Anomaly Forecast of Sensor Data in Energy Intensive Industries – Part I: The Machine Learning and Beer Production
Motivation and Background
Beer production is an important example of an energy intensive industry involving heating or cooling whose source of energy could be either electric or thermal depending on the application. Refrigeration takes the largest electric energy consumption whereas thermal energy from burning natural gas is used to generate hot water and steam, which is then used in brewing, packaging and possibly building heating. We focus on the analysis of the brewing room (brewhouse) where steam vapor is supplied by boilers and delivered to the mash tun, lauter tun and kettle in the process line shown in figure 1.

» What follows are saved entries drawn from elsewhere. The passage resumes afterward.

**src/rtl/sar_pkg.sv**
```systemverilog
// Shared types for the SAR result-capture stage: default resolution,
// capture FSM states and the captured result record.
package sar_pkg;

  localparam int DEF_NBITS = 10;
  localparam int DEF_CNTW  = 16;
  localparam int DEF_NW    = $clog2(DEF_NBITS + 1);

  typedef enum logic [1:0] {
    IDLE  = 2'd0,
    PRIME = 2'd1,
    RUN   = 2'd2
  } sar_state_t;

  typedef struct packed {
    logic [DEF_NBITS-1:0] code;
    logic [DEF_NW-1:0]    ndone;
    logic                 incomplete;
    logic                 bubble;
  } sar_result_t;

endpackage

```
**src/rtl/therm_decode.sv**
```systemverilog
// Thermometer progress decoder: count of completed trials (lowest zero bit)
// and a flag for any set bit above that zero.
module therm_decode #(
  parameter int NBITS = 10
) (
  input  logic [NBITS-1:0]             clc,
  output logic [$clog2(NBITS+1)-1:0]   ndone,
  output logic                         bubble
);

  localparam int NW = $clog2(NBITS + 1);

  logic found;

  always_comb begin
    ndone  = NW'(NBITS);
    bubble = 1'b0;
    found  = 1'b0;
    for (int k = 0; k < NBITS; k++) begin
      if (!found && !clc[k]) begin
        ndone = NW'(k);
        found = 1'b1;
      end else if (found && clc[k]) begin
        bubble = 1'b1;
      end
    end
  end

endmodule

```
**src/rtl/sar_result.sv**
```systemverilog
// SAR result capture: two-flop synchronizer, thermometer decode, prime/run FSM
// and valid/ready output register. Optional error counter: SAR_RESULT_ERRCNT_EN.
module sar_result
  import sar_pkg::*;
#(
  parameter int NBITS = DEF_NBITS
`ifdef SAR_RESULT_ERRCNT_EN
  , parameter int CNTW = DEF_CNTW
`endif
) (
  input  logic                       clock,
  input  logic                       resn,
  input  logic                       en,
  input  logic [NBITS-1:0]           clc,
  input  logic [NBITS-1:0]           dec,
  output logic [NBITS-1:0]           code,
  output logic                       code_valid,
  input  logic                       code_ready,
  output logic [$clog2(NBITS+1)-1:0] ndone,
  output logic                       incomplete,
  output logic                       bubble,
  output logic                       overflow
`ifdef SAR_RESULT_ERRCNT_EN
  , input  logic                     err_clr,
  output logic [CNTW-1:0]            err_cnt
`endif
);

  localparam int NW = $clog2(NBITS + 1);

  typedef struct packed {
    logic [NBITS-1:0] code;
    logic [NW-1:0]    ndone;
    logic             incomplete;
    logic             bubble;
  } result_t;

  logic [NBITS-1:0] s1_clc, s1_dec, s2_clc, s2_dec;
  logic [NW-1:0]    d_ndone;
  logic             d_bubble;
  logic [NBITS-1:0] d_code;
  result_t          d_res, res;
  sar_state_t       state;
  logic             prime_cnt;
  logic             load_slot, load;

  // Stage s1/s2: synchronizer, free-running regardless of en
  always_ff @(posedge clock or negedge resn) begin
    if (!resn) begin
      s1_clc <= '0;
      s1_dec <= '0;
      s2_clc <= '0;
      s2_dec <= '0;
    end else begin
      s1_clc <= clc;
      s1_dec <= dec;
      s2_clc <= s1_clc;
      s2_dec <= s1_dec;
    end
  end

  therm_decode #(.NBITS(NBITS)) u_decode (
    .clc    (s2_clc),
    .ndone  (d_ndone),
    .bubble (d_bubble)
  );

  // Decisions arrive MSB-first; unresolved trials read as 0
  always_comb begin
    d_code = '0;
    for (int k = 0; k < NBITS; k++) begin
      if (k < int'(d_ndone)) d_code[NBITS-1-k] = s2_dec[k];
    end
  end

  assign d_res = '{code:       d_code,
                   ndone:      d_ndone,
                   incomplete: (int'(d_ndone) < NBITS),
                   bubble:     d_bubble};

  // PRIME holds two edges so pre-enable synchronizer contents never load
  always_ff @(posedge clock or negedge resn) begin
    if (!resn) begin
      state     <= IDLE;
      prime_cnt <= 1'b0;
    end else if (!en) begin
      state <= IDLE;
    end else begin
      case (state)
        IDLE: begin
          state     <= PRIME;
          prime_cnt <= 1'b0;
        end
        PRIME: begin
          if (prime_cnt) state <= RUN;
          else           prime_cnt <= 1'b1;
        end
        RUN:     state <= RUN;
        default: state <= IDLE;
      endcase
    end
  end

  assign load_slot = (state == RUN) && en;
  assign load      = load_slot && (!code_valid || code_ready);

  // Stage out: held result register with valid/ready handshake
  always_ff @(posedge clock or negedge resn) begin
    if (!resn) begin
      res        <= '0;
      code_valid <= 1'b0;
      overflow   <= 1'b0;
    end else begin
      overflow <= load_slot && !load;
      if (load) begin
        res        <= d_res;
        code_valid <= 1'b1;
      end else if (code_ready) begin
        code_valid <= 1'b0;
      end
    end
  end

  assign code       = res.code;
  assign ndone      = res.ndone;
  assign incomplete = res.incomplete;
  assign bubble     = res.bubble;

`ifdef SAR_RESULT_ERRCNT_EN
  function automatic logic [CNTW-1:0] sat_inc(input logic [CNTW-1:0] v);
    return (&v) ? v : v + CNTW'(1);
  endfunction

  always_ff @(posedge clock or negedge resn) begin
    if (!resn) begin
      err_cnt <= '0;
    end else if (err_clr) begin
      err_cnt <= '0;
    end else if (load && (d_res.incomplete || d_res.bubble)) begin
      err_cnt <= sat_inc(err_cnt);
    end
  end
`endif

endmodule
```
**config.mk**
```make
export PLATFORM = sky130hd
export DESIGN_NAME = sar_result
export DESIGN_NICKNAME = d
export VERILOG_FILES = /design/src/rtl/sar_pkg.sv /design/src/rtl/therm_decode.sv /design/src/rtl/sar_result.sv
export SDC_FILE = /design/constraint.sdc
export NUM_CORES = 1
export LEC_CHECK = 0
export ABC_AREA = 0
export BUFFER_PORTS_ARGS = -buffer_cell sky130_fd_sc_hd__buf_2
export CAP_MARGIN = 10
export CORE_MARGIN = 4
export CORE_UTILIZATION = 45
export DETAILED_ROUTE_END_ITERATION = 8
export PLACE_DENSITY_LB_ADDON = 0.1
export SLEW_MARGIN = 0
export SYNTH_ARGS = -nofsm -noshare
export SYNTH_HDL_FRONTEND = slang
export SYNTH_SLANG_ARGS = --single-unit
```
**constraint.sdc**
```tcl
create_clock -name clock -period 1.7 [get_ports clock]
set_clock_uncertainty 0.2 [all_clocks]
set_input_delay 0 -clock clock [delete_from_list [all_inputs] [get_ports clock]]
set_output_delay 0 -clock clock [all_outputs]
set_load 0.01 [all_outputs]
```
## After elaboration in Yosys (flattened, before gate mapping)

Index checks and enable logic that the tools add are counted.
Widths: inputs -> output; s select.

- Register bits after elaboration: 61
- Input bits: 24
- Output and inout port bits: 18

- Multiplexer cells: 53
- Reduce and logical (&&, ||, !) cells: 45
- Order comparisons: 11
- Equality and inequality tests: 3

Operator list:

| cell | count |
|---|---|
| $mux 4 | 10 |
| $mux 1 | 39 |
| $logic_and 1x1->1 | 21 |
| $logic_not 1->1 | 19 |
| $lt 3x4->1 const A | 4 |
| $lt 1x4->1 const A | 2 |
| $lt 2x4->1 const A | 2 |
| $lt 4x4->1 const A | 2 |
| $pmux 2 s3 | 1 |
| $lt 4x4->1 const B | 1 |
| $mux 2 | 2 |
| $reduce_bool 2->1 | 2 |
| $ne 3x3->1 const B | 1 |
| $eq 2x1->1 const B | 1 |
| $eq 2x2->1 const B | 1 |
| $logic_not 2->1 | 1 |
| $pmux 1 s2 | 1 |
| $reduce_and 2->1 | 1 |
| $logic_or 1x1->1 | 1 |

## Logic depth before layout (Yosys ltp)

- Depth in word-level cells: 29
- Depth in mapped cells: 7
- Gate-level depth less buffers: 6

## Hierarchy

Synthesis repeated with hierarchy kept, for this count alone.

- Cells, all modules: 151
- Area total of the unflattened synthesis: 2102.0 µm²

By module, submodules not included:

| module | seq. area each (µm²) | area an instance (µm²) | times used | cells an instance |
|---|---|---|---|---|
| sar_result | 1526.5 | 1949.4 | 1 | 125 |
| therm_decode | 0.0 | 152.6 | 1 | 26 |

## Worst setup path before layout

Ideal clock, no wire load.

- Path type: register to register
- Start: register state[0]
- End: register res (netlist bit bubble)
- Setup slack: 0.136 ns
- Library setup time: 0.144 ns
- Period minus slack after synthesis: 1.564 ns
- Arrival: 1.220 ns
- Cell stages (with the launch flop): 6
- Path buffers: 0
- Data required time: 1.356 ns
- Cell sequence: dfrtp_1 -> inv_1 -> ha_1 -> nand3_1 -> a2111oi_2 -> o221ai_1

- Longest elaborated chain between the ends: 3

RTL lines:

| item | line | RTL |
|---|---|---|
| from (decl) | sar_result.sv:43 | `sar_state_t state;` |
| from (signal assigned) | sar_result.sv:84 | `state <= IDLE;` |
| from (signal assigned) | sar_result.sv:87 | `state <= IDLE;` |
| from (signal assigned) | sar_result.sv:91 | `state <= PRIME;` |
| $eq 2x2->1 | sar_result.sv:104 | `assign load_slot = (state == RUN) && en;` |
| $logic_and 1x1->1 | sar_result.sv:104 |  |
| $logic_and 1x1->1 | sar_result.sv:105 | `assign load = load_slot && (!code_valid \|\| code_ready);` |
| to (signal assigned) | sar_result.sv:116 | `res <= d_res;` |
| to (decl) | sar_result.sv:42 | `result_t d_res, res;` |

Every way passes these cells.
A chain may end at the register's enable or synchronous reset.

## Final worst setup path

Same ends and word-level chain as after synthesis.

==> metrics <==
TritonCTS clock tree yes; IO buf count 41; Gate Count Post-Synth around 150; maxcap violations 0; Worst VDD drop 0.0008204 V; syn avg cell area around 14 um2; RSZ-0062 raised after global routing yes; final core utilization between 60% and 70%; relative slew slack 79.19%; initial antenna violation count 0; slowest stage delay, CP roughly 0.40 ns; Syn-to-layout area delta 40.80%; remaining global-route overflow 0; post-synthesis register bit count a little over 60; Filler cells 322; setup tns final 0 ns; Critical Path AT 1.68 ns; total CTS buffers 9; number of global-route vias before repair 1390; LEAKAGE between 1 and 1.5 nW; CP Capture Type flop; outcome finished, final reports clean; WL/cell 12.84 um; FP Rows 24; fin crit share between 90% and 100%; WS Path Type flop to flop; GRT Total Usage between 10% and 20%; CTS sink cnt 61; count of warnings emitted by yosys 0; fin area 0.002854 mm2; initial core utilization around 47%; asr flop ratio synth 100.0%; top cell type by total area after synthesis dfrtp_1; Net count, final between 200 and 300; core area 0.004354 mm2; Final Max Slew Viols 0; crit path cell chain inv_1 > ha_1 > nand3_2 > a2111oi_2 > o221ai_1; top post-synthesis cells by area dfrtp_1 75%, nand2_1 3.5%, ha_1 2.5%; Fmax 592.0 MHz; fraction of layout cells with a size suffix above 1 31.47%; io pins 42; top_reg_cell synth dfrtp_1; area of placed instances 0.002362 mm2; Reg clk slew, reported paths 0.07 ns; initial DRC count 39; Vias 1335; worst hold path type primary input to flop; commonest cells in the netlist 61 x dfrtp_1, 19 x nand2_1, 8 x nor2_1, 7 x nand3_1, 6 x inv_1; drt drc 0; Slew @ Worst Pin about 0.31 ns; Final Non-Filler Cells 284; post-layout min period 1.689 ns; htree depth 3; DR vias/cell between 4 and 5; height of the die between 70 and 80 um; Slowest-stage cell, CP dfrtp_1; wirelength, routed 3.646 mm; Post-synth EDFFs 0; root buffer cell clkbuf_8; Pre-antenna DRT Iters 4; Synth cell types 27; CP Launch Type flop; RePlAce Congestion around 0.77; critical path required time 1.69 ns; die width 75.12 um; worst-path maximum fanout 3; antenna viol nets, final 0; first-pass GRT wire length 6.134 mm; top-count cell post-synth dfrtp_1; largest net degree at the start of global routing slightly above 60; Mapped Nets between 150 and 200; cell count after placement 244; Post-DP HPWL 2.324 mm; maximum clock path buffer count 2; pwr/cell area 1320 mW/mm2; die area around 0.0056 mm2; Inserted Diodes 0; Hold Fails Final Rpt 0; Final setup viols 0; Mapped Area 0.002027 mm2; post-synthesis sequential area ratio ~75%; Clk Latency, worst-skew pair 0.34 ns; Yosys top cell area share 75.31%
[layer usage]
metal  vias up  global-route usage (%)  wire length [um]
li1        667                       -                 -
met1       621                   17.37              1496
met2        39                   23.98              1819
met3         8                   8.945               281
met4         0                   5.336                48
met5         -                       0                 0
[cell families after synthesis]
| group | count (synthesis) | synth area share [%] |
|---|---|---|
| compound gates | 23 | 8.394 |
| fa+ha+maj | 4 | 2.469 |
| buf+inv | 9 | 1.852 |
| flops | 61 | 75.31 |
| mux | 3 | 1.543 |
| simple gates | 45 | 10.43 |
[sequential cells by signal (all words and copies together), names as in the netlist, 2 cells and up]
register	flops
s2_clc	10
code	10
s1_dec	10
ndone	4
state	2
s2_dec	10
s1_clc	10
[layout by cell type (no fill, tap or decap), drive strengths merged, types with 2 or more instances in the layout]
master and instances:
o21ai 6, bufinv 2, a22o 4, a21oi 3
buf 50, nand3 7, dlygate4sd3 24, mux2i 2
nor2b 3, nor2 8, o22ai 2, dfrtp 61
inv 7, clkbuf 11, nand2b 3, nand4 4
nand2 19, a2111oi 2, ha 4
[cell type report]
| type | count | area [um2] | share of cell area (%) |
|---|---|---|---|
| sequential | 61 | 1526 | 53.49 |
| multi-input combinational | 75 | 478.0 | 16.75 |
| clock buffer | 11 | 151.4 | 5.305 |
| timing repair buffer | 74 | 529.3 | 18.54 |
| tap | 52 | 65.06 | 2.280 |
| inverter | 6 | 22.52 | 0.7891 |
| clock inverter | 5 | 81.33 | 2.850 |
[critical path, delay by kind of cell (launching register included)]
family | cells | cell delay, ns
AND/OR/NAND/NOR | 1 | 0.12
buffers and inverters | 1 | 0.08
AO/OA/AOI/OAI | 2 | 0.56
adder cells (fa/ha/maj) | 1 | 0.18
flip-flops | 1 | 0.40
[worst paths after layout]
path                                      start                   end  slack (ns)  depth (start not counted)
min reg2reg                 s1_clc[2]$_DFF_PN0_   s2_clc[2]$_DFF_PN0_        0.15                          0
min                                      dec[2]   s1_dec[2]$_DFF_PN0_         0.1                          2
max in group asynchronous                  resn   s2_clc[3]$_DFF_PN0_        0.47                          4
max reg2reg                state[0]$_DFFE_PN0P_    bubble$_DFFE_PN0P_        0.01                          5
min in group asynchronous                  resn  state[0]$_DFFE_PN0P_        0.57                          4
max                        state[0]$_DFFE_PN0P_    bubble$_DFFE_PN0P_        0.01                          5
[what timing repair did]
action	in CTS	in global routing
hold endpoints to repair	88	0
setup endpoints to repair	2	6
gates resized for setup	2	3
hold buffers	24	0
buffers inserted	0	0
[report_power, final]
part	total, mW	switching (mW)	internal (mW)
combinational	0.604	0.311	0.293
sequential	1.71	0.0920	1.62
clock	1.46	0.549	0.907
[per-stage QoR]
stage	power, mW	setup WS, ns	hold WS, ns
after global placement	2.259	0.05732	-0.1756
after global routing	3.965	-0.05742	0.08628
after CTS	3.821	0.02803	0.07603
after floorplan	2.026	0.1363	-0.4956
after detailed placement	2.295	-0.01015	-0.1713
final	3.768	0.01081	0.09679
Note: power is estimated with default switching activity, not from simulation.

According to , the United States beverage industry consumed about 70 trillion BTU of energy in 2010 alone. This corresponds to an expenditure in energy between three and eight percent of the production cost of beer valued in the hundreds of millions of dollars annually . Improving energy use is an important way to reduce cost. However, there is also an associated cost of production of greenhouse gases (GHG) that has to be considered, particularly when unnecessary burning of gas exacerbates global warming.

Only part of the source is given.